Barzan Mohammadi, a civil activist incarcerated in Marivan prison, started a hunger strike on 16 May. Prison authorities had placed Mr Mohammadi in quarantine for failing to attend religious services in prison. He started a hunger strike to protest against his transfer.
Political prisoner Vahid Bagheri began a hunger strike on 7 May to protest the authorities’ refusal to grant him conditional release. He was taken to a prison clinic on the 12th day of his hunger strike, in a wheelchair, due to extreme weakness.
Eskandar Lotfi, a board member of the Professional Association of Iranian Teachers in Marivan, went on a hunger strike on May 29 to protest his illegal detention.
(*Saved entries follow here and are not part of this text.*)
**src/rtl/tsync_pkg.sv**
```systemverilog
// Shared types for the timer synchronization pulse unit.
package tsync_pkg;
    localparam int TMR_COUNT = 6;

    typedef enum logic [1:0] {
        SRC_MST_START = 2'b00,
        SRC_MST_CMP1  = 2'b01,
        SRC_TA_START  = 2'b10,
        SRC_TA_CMP1   = 2'b11
    } sync_src_e;

    typedef enum logic [1:0] {
        OUT_OFF  = 2'b00,
        OUT_RSVD = 2'b01,
        OUT_POS  = 2'b10,
        OUT_NEG  = 2'b11
    } sync_mode_e;

    typedef struct packed {
        sync_src_e  src;
        sync_mode_e mode;
        logic       start_on_sync;
    } sync_cfg_t;
endpackage

```
**src/rtl/tsync_cfg.sv**
```systemverilog
// Configuration register for the sync unit.
// Holds source, output mode and start-on-sync. The mode field is frozen
// while lock is high; the other fields always take a write.
// Assumes single-cycle write strobes.
module tsync_cfg
    import tsync_pkg::*;
(
    input  logic       clk,
    input  logic       rst_n,
    input  logic       wr,
    input  sync_src_e  wr_src,
    input  sync_mode_e wr_mode,
    input  logic       wr_start_on_sync,
    input  logic       lock,
    output sync_cfg_t  cfg_q
);
    // Capture configuration writes; drop mode while locked.
    always_ff @(posedge clk) begin
        if (!rst_n) begin
            cfg_q <= '{src: SRC_MST_START, mode: OUT_OFF, start_on_sync: 1'b0};
        end else if (wr) begin
            cfg_q.src           <= wr_src;
            cfg_q.start_on_sync <= wr_start_on_sync;
            if (!lock) begin
                cfg_q.mode <= wr_mode;
            end
        end
    end
endmodule

```
**src/rtl/tsync_enables.sv**
```systemverilog
// Counter-enable bank with per-bit change guard.
// Each bit follows the write data, but a change is refused while that
// bit's guard counter runs (GUARD_CYC cycles after its last change).
// A force_set request sets a bit regardless of the guard.
// Assumes GUARD_CYC >= 1.
module tsync_enables #(
    parameter int NUM_TMR   = 6,
    parameter int GUARD_CYC = 8
) (
    input  logic               clk,
    input  logic               rst_n,
    input  logic               wr,
    input  logic [NUM_TMR-1:0] wdata,
    input  logic [NUM_TMR-1:0] force_set,
    output logic [NUM_TMR-1:0] en
);
    localparam int GW = $clog2(GUARD_CYC + 1);

    for (genvar i = 0; i < NUM_TMR; i++) begin : g_bit
        logic          bit_q;
        logic [GW-1:0] guard_q;
        logic          want;
        logic          change;

        // Work out the requested value and whether it may be applied.
        always_comb begin
            if (force_set[i]) begin
                want = 1'b1;
            end else if (wr) begin
                want = wdata[i];
            end else begin
                want = bit_q;
            end
            change = (want != bit_q) && (force_set[i] || (guard_q == '0));
        end

        // Update the bit and restart or run down its guard window.
        always_ff @(posedge clk) begin
            if (!rst_n) begin
                bit_q   <= 1'b0;
                guard_q <= '0;
            end else if (change) begin
                bit_q   <= want;
                guard_q <= GW'(GUARD_CYC - 1);
            end else if (guard_q != '0) begin
                guard_q <= guard_q - 1'b1;
            end
        end

        assign en[i] = bit_q;
    end
endmodule

```
**src/rtl/tsync_pulse.sv**
```systemverilog
// Sync output pulse generator.
// Picks one of four timer event strobes, and in the pulse modes stretches
// it to PULSE_LEN cycles, retriggering on a fresh event. The pin level
// follows the mode: active-high, active-low or held at 0.
// Assumes event strobes are synchronous to clk.
module tsync_pulse
    import tsync_pkg::*;
#(
    parameter int PULSE_LEN = 16
) (
    input  logic       clk,
    input  logic       rst_n,
    input  sync_src_e  src,
    input  sync_mode_e mode,
    input  logic       ev_mst_start,
    input  logic       ev_mst_cmp1,
    input  logic       ev_ta_start,
    input  logic       ev_ta_cmp1,
    output logic       sync_out
);
    localparam int CW = $clog2(PULSE_LEN + 1);

    logic          sel_ev;
    logic          fire;
    logic          active;
    logic [CW-1:0] cnt_q;

    // Choose the trigger event named by the source field.
    always_comb begin
        unique case (src)
            SRC_MST_START: sel_ev = ev_mst_start;
            SRC_MST_CMP1:  sel_ev = ev_mst_cmp1;
            SRC_TA_START:  sel_ev = ev_ta_start;
            SRC_TA_CMP1:   sel_ev = ev_ta_cmp1;
            default:       sel_ev = 1'b0;
        endcase
    end

    assign fire = sel_ev && (mode == OUT_POS || mode == OUT_NEG);

    // Load the stretch counter on an event, else run it down.
    always_ff @(posedge clk) begin
        if (!rst_n) begin
            cnt_q <= '0;
        end else if (fire) begin
            cnt_q <= CW'(PULSE_LEN);
        end else if (cnt_q != '0) begin
            cnt_q <= cnt_q - 1'b1;
        end
    end

    assign active = (cnt_q != '0);

    // Drive the pin level for the current mode.
    always_comb begin
        unique case (mode)
            OUT_POS: sync_out = active;
            OUT_NEG: sync_out = ~active;
            default: sync_out = 1'b0;
        endcase
    end
endmodule

```
**src/rtl/tsync_unit.sv**
```systemverilog
// Timer synchronization pulse unit (top).
// Ties the configuration register, the counter-enable bank and the
// output pulse generator together. It also turns sync input events into
// master restarts when start-on-sync is set.
// Assumes all strobes are single-cycle and synchronous to clk.
module tsync_unit
    import tsync_pkg::*;
#(
    parameter int NUM_TMR   = TMR_COUNT,
    parameter int PULSE_LEN = 16,
    parameter int GUARD_CYC = 8
) (
    input  logic               clk,
    input  logic               rst_n,
    input  logic               cfg_wr,
    input  logic [1:0]         cfg_src,
    input  logic [1:0]         cfg_mode,
    input  logic               cfg_start_on_sync,
    input  logic               en_wr,
    input  logic [NUM_TMR-1:0] en_wdata,
    input  logic               ev_mst_start,
    input  logic               ev_mst_cmp1,
    input  logic               ev_ta_start,
    input  logic               ev_ta_cmp1,
    input  logic               sync_in,
    output logic [NUM_TMR-1:0] cnt_en,
    output logic               mst_restart,
    output logic               sync_out
);
    sync_cfg_t          cfg_q;
    logic               any_en;
    logic               sync_go;
    logic [NUM_TMR-1:0] force_set;
    logic               restart_q;
    logic [1:0]         cur_mode;
    logic [1:0]         cur_src;
    logic               cur_sso;

    assign any_en    = |cnt_en;
    assign sync_go   = cfg_q.start_on_sync & sync_in;
    assign force_set = {{(NUM_TMR-1){1'b0}}, sync_go};
    assign cur_mode  = cfg_q.mode;
    assign cur_src   = cfg_q.src;
    assign cur_sso   = cfg_q.start_on_sync;

    tsync_cfg u_cfg (
        .clk              (clk),
        .rst_n            (rst_n),
        .wr               (cfg_wr),
        .wr_src           (sync_src_e'(cfg_src)),
        .wr_mode          (sync_mode_e'(cfg_mode)),
        .wr_start_on_sync (cfg_start_on_sync),
        .lock             (any_en),
        .cfg_q            (cfg_q)
    );

    tsync_enables #(
        .NUM_TMR   (NUM_TMR),
        .GUARD_CYC (GUARD_CYC)
    ) u_enables (
        .clk       (clk),
        .rst_n     (rst_n),
        .wr        (en_wr),
        .wdata     (en_wdata),
        .force_set (force_set),
        .en        (cnt_en)
    );

    tsync_pulse #(
        .PULSE_LEN (PULSE_LEN)
    ) u_pulse (
        .clk          (clk),
        .rst_n        (rst_n),
        .src          (cfg_q.src),
        .mode         (cfg_q.mode),
        .ev_mst_start (ev_mst_start),
        .ev_mst_cmp1  (ev_mst_cmp1),
        .ev_ta_start  (ev_ta_start),
        .ev_ta_cmp1   (ev_ta_cmp1),
        .sync_out     (sync_out)
    );

    // Register one master restart strobe per accepted sync input event.
    always_ff @(posedge clk) begin
        if (!rst_n) begin
            restart_q <= 1'b0;
        end else begin
            restart_q <= sync_go;
        end
    end

    assign mst_restart = restart_q;
endmodule

```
He was pressured by the authorities to make a forced confession.
Javad Hosseini Nejad, who was imprisoned in Vakilabad prison in Mashhad for participating in the November 2019 protests, has started a hunger strike.
Fereydoun Zakeri, a Sunni prisoner held at Rajai Shahr prison in Karaj, has gone on a hunger strike to protest the authorities’ failure to process his case.
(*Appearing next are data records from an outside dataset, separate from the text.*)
### config.mk
export PLATFORM = sky130hd
export DESIGN_NAME = xy_scope_router
export DESIGN_NICKNAME = d
export VERILOG_FILES = /design/src/rtl/xy_scope_router.sv
export SDC_FILE = /design/constraint.sdc
export NUM_CORES = 1
export LEC_CHECK = 0
export BUFFER_PORTS_ARGS = -buffer_cell sky130_fd_sc_hd__buf_2
export CORE_ASPECT_RATIO = 0.6
export CORE_MARGIN = 2
export CORE_UTILIZATION = 47
export CTS_CLUSTER_DIAMETER = 60
export DETAILED_ROUTE_END_ITERATION = 7
export HOLD_SLACK_MARGIN = 0.06
export PLACE_DENSITY = 0.86
export SLEW_MARGIN = 0
export SYNTH_ARGS = -nofsm -noshare
export SYNTH_HDL_FRONTEND = slang
export SYNTH_SLANG_ARGS = --single-unit
### constraint.sdc
create_clock -name clk -period 3.16 [get_ports clk]
set_input_delay 0.474 -clock clk [delete_from_list [all_inputs] [get_ports clk]]
set_output_delay 0.474 -clock clk [all_outputs]
set_load 0.02 [all_outputs]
Refusal of medical treatment
Prison authorities did not allow political prisoner Fariba Assadi to seek treatment at a hospital outside the prison because she refused handcuffs during the transfer.
Political prisoner Mohammad Ali Mansouri, detained in Rajai Shahr prison in Karaj, was denied medical attention despite the need for treatment. He is serving the 15th year of his prison.
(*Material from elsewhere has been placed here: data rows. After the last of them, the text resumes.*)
$ cat src/rtl/lfsr_gf2_pkg.sv
package lfsr_gf2_pkg;

    // Structural choice for the XOR feedback
    typedef enum logic {
        VAR_INTERNAL = 1'b0,   // XORs in series between flops
        VAR_EXTERNAL = 1'b1    // XORs as a parity tree on flop outputs
    } variant_e;

    // Operation encoding as seen on the mode pin
    typedef enum logic {
        OP_DIV = 1'b0,
        OP_MUL = 1'b1
    } op_e;

    // Default polynomial: x^4 + x + 1 (leading term implied)
    localparam int             DEF_DEG  = 4;
    localparam logic [DEF_DEG-1:0] DEF_TAPS = 4'b0011;

    // Per-step control derived from the operation
    typedef struct packed {
        logic fb;     // feedback bit driving the taps
        logic shin;   // bit shifted into the low end
        logic outb;   // serial output bit
    } step_t;

endpackage

$ cat src/rtl/lfsr_gf2_int_core.sv
module lfsr_gf2_int_core
    import lfsr_gf2_pkg::*;
#(
    parameter int             DEG  = DEF_DEG,
    parameter logic [DEG-1:0] TAPS = DEF_TAPS
) (
    input  logic           clk,
    input  logic           rst,
    input  logic           clear,
    input  logic           step,
    input  op_e            op,
    input  logic           din,
    output logic           qout,
    output logic [DEG-1:0] rem
);

    logic [DEG-1:0] r_q;
    logic [DEG-1:0] r_d;
    step_t          ctl;

    // Divide: the top bit leaves as the quotient and folds back through the taps.
    // Multiply: the input itself drives the taps, and the top bit adds the delayed terms.
    always_comb begin
        if (op == OP_MUL) begin
            ctl.fb   = din;
            ctl.shin = 1'b0;
            ctl.outb = din ^ r_q[DEG-1];
        end else begin
            ctl.fb   = r_q[DEG-1];
            ctl.shin = din;
            ctl.outb = r_q[DEG-1];
        end
        r_d = {r_q[DEG-2:0], ctl.shin} ^ (TAPS & {DEG{ctl.fb}});
    end

    always_ff @(posedge clk) begin
        if (rst || clear) begin
            r_q <= '0;
        end else if (step) begin
            r_q <= r_d;
        end
    end

    assign qout = ctl.outb;
    assign rem  = r_q;

endmodule

$ cat src/rtl/lfsr_gf2_ext_core.sv
module lfsr_gf2_ext_core
    import lfsr_gf2_pkg::*;
#(
    parameter int             DEG  = DEF_DEG,
    parameter logic [DEG-1:0] TAPS = DEF_TAPS
) (
    input  logic           clk,
    input  logic           rst,
    input  logic           clear,
    input  logic           step,
    input  op_e            op,
    input  logic           din,
    output logic           qout,
    output logic [DEG-1:0] rem
);

    // s_q[k-1] holds the value shifted in k accepted steps ago
    logic [DEG-1:0] s_q;
    logic           par;
    logic [DEG-1:0] hi;
    step_t          ctl;

    // Parity tree: coefficient x^j of Q looks back DEG-j steps
    always_comb begin
        par = 1'b0;
        for (int j = 0; j < DEG; j++) begin
            par = par ^ (TAPS[j] & s_q[DEG-1-j]);
        end
    end

    always_comb begin
        ctl.fb = par;
        if (op == OP_MUL) begin
            ctl.shin = din;
            ctl.outb = din ^ par;
        end else begin
            ctl.shin = din ^ par;
            ctl.outb = s_q[DEG-1];
        end
    end

    always_ff @(posedge clk) begin
        if (rst || clear) begin
            s_q <= '0;
        end else if (step) begin
            s_q <= {s_q[DEG-2:0], ctl.shin};
        end
    end

    // The held look-ahead quotient T maps to remainder T + hi(T * Qlow) / x^DEG
    always_comb begin
        hi = '0;
        for (int j = 1; j < DEG; j++) begin
            if (TAPS[j]) begin
                hi = hi ^ (s_q >> (DEG - j));
            end
        end
        rem = s_q ^ hi;
    end

    assign qout = ctl.outb;

endmodule

$ cat src/rtl/lfsr_gf2_muldiv.sv
module lfsr_gf2_muldiv
    import lfsr_gf2_pkg::*;
#(
    parameter int             DEG     = DEF_DEG,
    parameter logic [DEG-1:0] TAPS    = DEF_TAPS,
    parameter variant_e       VARIANT = VAR_INTERNAL
) (
    input  logic           clk,
    input  logic           rst,
    input  logic           clear,
    input  logic           mode,
    input  logic           din,
    input  logic           valid,
    output logic           qout,
    output logic [DEG-1:0] rem
);

    op_e  op;
    logic step;

    assign op   = op_e'(mode);
    assign step = valid & ~clear;

    generate
        if (VARIANT == VAR_EXTERNAL) begin : g_ext
            lfsr_gf2_ext_core #(.DEG(DEG), .TAPS(TAPS)) u_core (
                .clk  (clk),
                .rst  (rst),
                .clear(clear),
                .step (step),
                .op   (op),
                .din  (din),
                .qout (qout),
                .rem  (rem)
            );
        end else begin : g_int
            lfsr_gf2_int_core #(.DEG(DEG), .TAPS(TAPS)) u_core (
                .clk  (clk),
                .rst  (rst),
                .clear(clear),
                .step (step),
                .op   (op),
                .din  (din),
                .qout (qout),
                .rem  (rem)
            );
        end
    endgenerate

endmodule

$ cat config.mk
export PLATFORM = sky130hd
export DESIGN_NAME = lfsr_gf2_muldiv
export DESIGN_NICKNAME = d
export VERILOG_FILES = /design/src/rtl/lfsr_gf2_pkg.sv /design/src/rtl/lfsr_gf2_int_core.sv /design/src/rtl/lfsr_gf2_ext_core.sv /design/src/rtl/lfsr_gf2_muldiv.sv
export SDC_FILE = /design/constraint.sdc
export NUM_CORES = 1
export LEC_CHECK = 0
export BUFFER_PORTS_ARGS = -buffer_cell sky130_fd_sc_hd__buf_2
export CAP_MARGIN = 25
export CORE_AREA = 2 2 39 41
export DETAILED_ROUTE_END_ITERATION = 8
export DIE_AREA = 0 0 41 43
export GPL_TIMING_DRIVEN = 0
export SLEW_MARGIN = 25
export SYNTH_ARGS = -nofsm -noshare
export SYNTH_HDL_FRONTEND = slang
export SYNTH_SLANG_ARGS = --single-unit
$ cat constraint.sdc
create_clock -name clk -period 1.3 [get_ports clk]
set_input_delay 0.13 -clock clk [delete_from_list [all_inputs] [get_ports clk]]
set_output_delay 0.13 -clock clk [all_outputs]
set_load 0.05 [all_outputs]
==> results.py, run 1 <==
metrics = {
    "outcome": {
        "run_status": "finished, final reports clean",
    },
    "final_layout": {
        "max_reg_flops": 4,
        "regArea_um2": 80.1,
        "multi_input_area_um2": 120,
        "finish.net_count": 43,
        "area.growth.synth_to_final_pct": 44.7,
        "number_of_fillers_in_the_final_layout": 151,
        "final_cell_mix": "sky130_fd_sc_hd__buf_2 (10), sky130_fd_sc_hd__dfxtp_1 (4), sky130_fd_sc_hd__mux2i_1 (3), sky130_fd_sc_hd__clkbuf_4 (3)",
        "post_route_cells_drive_above_1_share": 0.486,
        "leading_cell_type_in_the_layout_fill_and_taps_excluded": "sky130_fd_sc_hd__buf_2",
        "antenna_cells": 0,
    },
    "clock_tree": {
        "cts_resized": 0,
        "htree_num_levels": 1,
        "max-clock-path-buffers": 2,
        "tritoncts_num_sinks": 4,
        "clock_tree.root_cell": "sky130_fd_sc_hd__clkbuf_4",
        "ctsHoldBuffers": 0,
        "clock_latency_ns": 0.23,
        "cts_tree": "done",
        "cts_made_buffers": 3,
        "clkTransAtPathRegs_ns": 0.03,
        "post_cts.repair.setup_buffers": 0,
    },
    "timing": {
        "finalHoldViolCount": 0,
        "final.min_clock_period_ns": 1.17,
        "fin_hold_ws_ns": 0.0859,
        "slew-limit-headroom": 0.855,
        "tightestPinTransition_ns": 0.212,
        "worst_clock_skew_ns": 0.000524,
        "rsz0062_at_grt": "false",
        "timing_max_transition_violations_final": 0,
        "setup_viol_count_final": 0,
        "finalSetupTns_ns": 0,
        "fmaxAchievable_ghz": 0.855,
        "period_share": 0.900,
    },
    "floorplan": {
        "top_level_ports": 11,
        "total_core_area_mm2": 0.00138,
        "die_area_mm2": 0.00176,
        "die-width_um": 41,
        "num_rows": 14,
        "initial_utilization": 0.154,
        "die_h_um": 43,
    },
    "drt": {
        "drtAntennaViolNets": 0,
        "first_pass_iters": 4,
        "drc": 0,
        "routed-via-count": 196,
        "finalWirelength_um": 406,
        "first_iter_violations": 4,
        "viasPerCell": 3.84,
        "wl_per_cell_um": 7.96,
    },
    "setup_path": {
        "cp_endpoint_kind": "output pin",
        "timing.critical_path.arrival_ns": 1.04,
        "timing.setup.critical_path_class": "reg2out",
        "worst-endpoint-required_ns": 1.17,
        "timing.critical_path.fanout_max": 5,
        "setup.worst_path.start_class": "register",
    },
    "synthesis": {
        "syn_nets": 29,
        "syn_avg_cell_area_um2": 9.25,
        "post-synth-top-area-cell": "sky130_fd_sc_hd__dfxtp_1",
        "sequential_share_of_the_synthesized_area": 0.376,
        "post-synth-top-area-fraction": 0.376,
        "post_synth_inst_count": 23,
        "synth.yosys.warnings": 0,
        "synth.top_cells.by_area": "sky130_fd_sc_hd__dfxtp_1 (38%), sky130_fd_sc_hd__mux2i_1 (14%), sky130_fd_sc_hd__xnor2_1 (8.2%)",
        "ys_ff_latch": 4,
        "ys_types": 14,
        "syn_area_um2": 213,
    },
    "global_route": {
        "grt_overflow": 0,
        "grt_pass1_vias": 156,
        "grt_first_pass_wirelength_um": 614,
        "antenna_found_initial": 0,
        "largest_net_degree_at_the_start_of_global_routing": 8,
        "gr-usage-all-layers": 0.0614,
    },
    "power_and_ir_drop": {
        "pwr_density_cell_mw_per_mm2": 1060,
        "peakVddDrop_mv": 0.371,
        "total_leakage_power_nw": 0.148,
    },
    "hold_path": {
        "hold_path.class": "in2reg",
    },
    "placed_design": {
        "input_output_buffers": 9,
        "routabilityCongestion": 0.704,
        "detailed_place_hpwl_um": 337,
    },
    "run": {
        "max_cap_violations": 0,
    },
}
## logic make-up (layout without fill, tap and decap cells)
family                    after synthesis  after routing  share of synthesized area
xor gates and xnor gates                2              2                     0.0824
DFF                                     4              4                      0.376
AOI/OAI and AO/OA                       3              3                     0.0823
muxes                                   3              3                      0.141
buffers and inverters                   3             15                     0.0941
and+or+nand+nor                         8              8                      0.224
## through the flow
stage                util  instance area, um2  instances  total power, W  setup WS, ns
detailed placement  0.206                 285         48        0.000178         0.363
CTS                 0.222                 308         51        0.000337         0.103
global route        0.222                 308         51        0.000354        0.0720
finish              0.222                 308         51        0.000326         0.130
floorplan               -                 220         23        0.000163        0.0628
global placement    0.206                 285         48        0.000177         0.360
## where the power goes
group          total [W]  switching [W]  internal, W
sequential      0.000128     0.00000216     0.000126
combinational  0.0000478      0.0000296    0.0000182
clock           0.000150      0.0000470     0.000103
## final timing paths
path / from / to / slack [ns] / depth (start not counted)
hold reg to reg: g_int.u_core.rem[1] / g_int.u_core.rem[1] / 0.53 / 2
hold / removal: rst / g_int.u_core.rem[3] / 0.09 / 2
setup reg to reg: g_int.u_core.rem[3] / g_int.u_core.rem[0] / 0.41 / 3
setup / recovery: g_int.u_core.rem[3] / qout / 0.13 / 2
## layer usage
metal	wire, um	track usage	vias to the layer above
met5	0	0	-
met4	8	0.0600	0
met3	72	0.0628	2
met2	164	0.0688	10
met1	161	0.0583	79
li1	-	-	105
## cell usage after synthesis
cell type / count
sky130_fd_sc_hd__a21oi_1: 1
sky130_fd_sc_hd__and2b_2: 1
sky130_fd_sc_hd__buf_2: 1
sky130_fd_sc_hd__buf_4: 2
sky130_fd_sc_hd__dfxtp_1: 4
sky130_fd_sc_hd__mux2i_1: 3
sky130_fd_sc_hd__nand2_1: 1
sky130_fd_sc_hd__nand3b_1: 2
sky130_fd_sc_hd__nand4_1: 1
sky130_fd_sc_hd__nor2_1: 1
sky130_fd_sc_hd__nor3_1: 2
sky130_fd_sc_hd__o211ai_1: 1
sky130_fd_sc_hd__o21ai_0: 1
sky130_fd_sc_hd__xnor2_1: 2
## worst max-delay path, cell delays in order, from the launching register on
cell and delay (ns):
sky130_fd_sc_hd__dfxtp_1 0.41, sky130_fd_sc_hd__xnor2_2 0.13, sky130_fd_sc_hd__buf_2 0.27
## area by class of cell
| type | instances | area share |
|---|---|---|
| clock buffer | 3 | 0.0732 |
| tap | 16 | 0.0650 |
| multi-input combinational | 16 | 0.390 |
| buffer | 3 | 0.0650 |
| timing repair buffer | 9 | 0.146 |
| sequential | 4 | 0.260 |
No activity file was read; power rests on OpenSTA's default activity.
==> run 2: changes to the inputs <==
PLACE_DENSITY = 0.37   (was default)
==> run 2 against run 1 <==
Compared with the run above:
- clock skew is 0.0058 ns higher
- final area stayed put
- power is 3.3% higher
- wire length is 5.4% higher
- final cell count stayed put
- sequential power hardly changed
- global-route usage is 0.99 points higher
- maximum frequency is 0.42% lower
- count of clock-buffer cells in the layout stayed put
- sequential share of layout area stayed put
- largest power group unchanged
==> results.py, run 2 (synthesis results as in run 1) <==
metrics = {
    "clock_tree": {
        "cts_resized": 0,
        "htree_num_levels": 1,
        "cts_made_buffers": 3,
        "ctsHoldBuffers": 0,
        "clock_tree.root_cell": "sky130_fd_sc_hd__clkbuf_4",
        "post_cts.repair.setup_buffers": 0,
        "clkTransAtPathRegs_ns": 0.03,
        "tritoncts_num_sinks": 4,
        "clock_latency_ns": 0.24,
        "max-clock-path-buffers": 2,
        "cts_tree": "done",
    },
    "setup_path": {
        "timing.critical_path.fanout_max": 5,
        "timing.setup.critical_path_class": "reg2out",
        "critical_path.reg2reg.startpoint": "g_int.u_core.rem[3]",
        "timing_startpoint_of_the_critical_path": "g_int.u_core.rem[3]",
        "ff2ff_setup_slack_ns": 0.43,
        "cp_endpoint_kind": "output pin",
        "timing.critical_path.arrival_ns": 1.04,
        "worst-endpoint-required_ns": 1.17,
        "setup.worst_path.start_class": "register",
    },
    "drt": {
        "drc": 0,
        "first_iter_violations": 1,
        "wl_per_cell_um": 8.39,
        "drtAntennaViolNets": 0,
        "finalWirelength_um": 428,
        "routed-via-count": 198,
        "viasPerCell": 3.88,
        "first_pass_iters": 2,
    },
    "power_and_ir_drop": {
        "total_leakage_power_nw": 0.148,
        "peakVddDrop_mv": 0.360,
        "total_power_w": 0.000337,
        "pwr_density_cell_mw_per_mm2": 1090,
    },
    "hold_path": {
        "min_from": "rst",
        "hold_path.class": "in2reg",
    },
    "timing": {
        "setup_viol_count_final": 0,
        "final.min_clock_period_ns": 1.17,
        "finalSetupTns_ns": 0,
        "rsz0062_at_grt": "false",
        "finalHoldViolCount": 0,
        "worst_clock_skew_ns": 0.00629,
        "period_share": 0.904,
        "timing_max_transition_violations_final": 0,
        "fmaxAchievable_ghz": 0.851,
        "slew-limit-headroom": 0.834,
        "tightestPinTransition_ns": 0.248,
    },
    "global_route": {
        "grt_overflow": 0,
        "grt_first_pass_wirelength_um": 703,
        "grt_pass1_vias": 175,
        "largest_net_degree_at_the_start_of_global_routing": 8,
        "gr-usage-all-layers": 0.0713,
        "antenna_found_initial": 0,
    },
    "final_layout": {
        "finish.net_count": 43,
        "layout.cells.non_filler": 51,
        "leading_cell_type_in_the_layout_fill_and_taps_excluded": "sky130_fd_sc_hd__buf_2",
        "final_cell_mix": "sky130_fd_sc_hd__buf_2 (10), sky130_fd_sc_hd__dfxtp_1 (4), sky130_fd_sc_hd__mux2i_1 (3), sky130_fd_sc_hd__clkbuf_4 (3)",
        "number_of_fillers_in_the_final_layout": 157,
        "regArea_um2": 80.1,
        "area.growth.synth_to_final_pct": 44.7,
        "post_route_cells_drive_above_1_share": 0.486,
        "post-route-cell-area_um2": 308,
        "multi_input_area_um2": 120,
        "max_reg_flops": 4,
        "antenna_cells": 0,
    },
    "placed_design": {
        "input_output_buffers": 9,
        "place_area_um2": 285,
        "routabilityCongestion": 0.627,
        "dp_cells": 48,
    },
    "floorplan": {
        "die-width_um": 41,
        "top_level_ports": 11,
        "num_rows": 14,
        "die_h_um": 43,
        "total_core_area_mm2": 0.00138,
        "die_area_mm2": 0.00176,
        "initial_utilization": 0.154,
    },
    "outcome": {
        "run_status": "finished, final reports clean",
    },
    "run": {
        "max_cap_violations": 0,
    },
}
==> run 2: power breakdown <==
| group | total (W) | internal [W] | switching, W |
|---|---|---|---|
| combinational | 0.0000477 | 0.0000182 | 0.0000295 |
| sequential | 0.000128 | 0.000126 | 0.00000190 |
| clock | 0.000161 | 0.000104 | 0.0000576 |
| total | 0.000337 | 0.000248 | 0.0000889 |
==> run 2: per-layer routing <==
layer	vias up	track usage	routed length (um)
met3	4	0.0995	79
li1	105	-	-
met2	9	0.0750	179
met5	-	0	0
met4	0	0.0600	14
met1	80	0.0611	153
==> run 2: area by class of cell <==
class,count,area share
Sequential cell,4,0.260
Clock buffer,3,0.0732
Timing Repair Buffer,9,0.146
Buffer,3,0.0650
Multi-Input combinational cell,16,0.390
Tap cell,16,0.0650
==> run 2: path summary, 6_finish.rpt <==
kind,end,depth (start not counted)
setup / recovery,qout,2
hold / removal,g_int.u_core.rem[2],2
hold reg to reg,g_int.u_core.rem[1],2
setup reg to reg,g_int.u_core.rem[0],3
==> run 2: worst max-delay path, cell delays in order (launching register included) <==
cell                      delay (ns)
sky130_fd_sc_hd__dfxtp_1        0.41
sky130_fd_sc_hd__xnor2_2        0.13
sky130_fd_sc_hd__buf_2          0.27
==> run 2: stage by stage <==
step	hold slack [ns]	util	setup slack, ns
floorplan	0.207	-	0.0628
global placement	0.325	0.206	0.367
detailed placement	0.326	0.206	0.357
CTS	0.0727	0.222	0.103
global route	0.0811	0.222	0.0445
finish	0.0766	0.222	0.125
Kasra Bani Amerian, a political prisoner in Evin prison, is in a precarious physical condition because the prison authorities have denied him access to adequate medical treatment and a hospital. He is suffering from cancer and his treatment has been suspended.
Persecution of religious minorities
The trial of 26 Baha’i citizens was held in Shiraz on May 18. These citizens were arrested in October 2016, and over the past six years the judge handling the case has repeatedly ordered that they be acquitted of their alleged charges.
However, investigators declared crimes against these citizens and referred their case to the first branch of the Revolutionary Court of Shiraz.
Charges against these Baha’i citizens include spreading propaganda against the regime, belonging to splinter groups, forming a splinter group, and contact with hostile states.
In another case of pressure on members of the Baha’i Faith being prosecuted in Iran, Yazd resident Amin Zolfaghari was taken to jail on May 24 to begin serving his sentence. He was sentenced by Branch 2 of the Revolutionary Court in Yazd to 3 years and 4 months in prison, a sentence reduced to 8 months on appeal.
On May 8, Behnam Akhlaghi, Babak Hosseinzadeh, Ayub Pourrazazadeh and Ahmad Sarparast, Christian converts living in Rasht, were arrested by IRGC intelligence agents at their homes and taken to an unknown location.
A fourth Christian convert, Morteza Hajeb, was arrested by intelligence agents and transferred to Lakan prison in Rasht.
Repression of women
Over the past month, the Iranian regime has intensified its repressive measures and launched a new round of violence against women. In addition to increasing the arrests and summons of female activists and sentencing them to prison terms, the mullahs’ regime took specific social measures during the month of May.
The official ILNA news agency said on May 22 that a comprehensive plan to control malice had been drawn up in 11 areas.
ILNA quoted the headquarters secretary for prohibiting good and prohibiting evil as saying a “comprehensive hijab control plan” had been drawn up in 11 areas.
Hashemi Golpayegani said announcing “hijab indicators” to 120 government agencies as the first step in this plan. He indicated that with the establishment of the bases “21 Tir” and “Jahad Tabeen”, the necessary preparations will be made for the implementation of this plan.
The first task of various government bodies in Iran is to suppress women in the form of clothing.
The issue of compulsory veiling has taken on political and national security significance over the past 40 years and has become one of the regime’s top priorities. The misogynist regime in Iran has developed various mechanisms to enforce the compulsory hijab, and the organization set up for this task has largely grown over the years.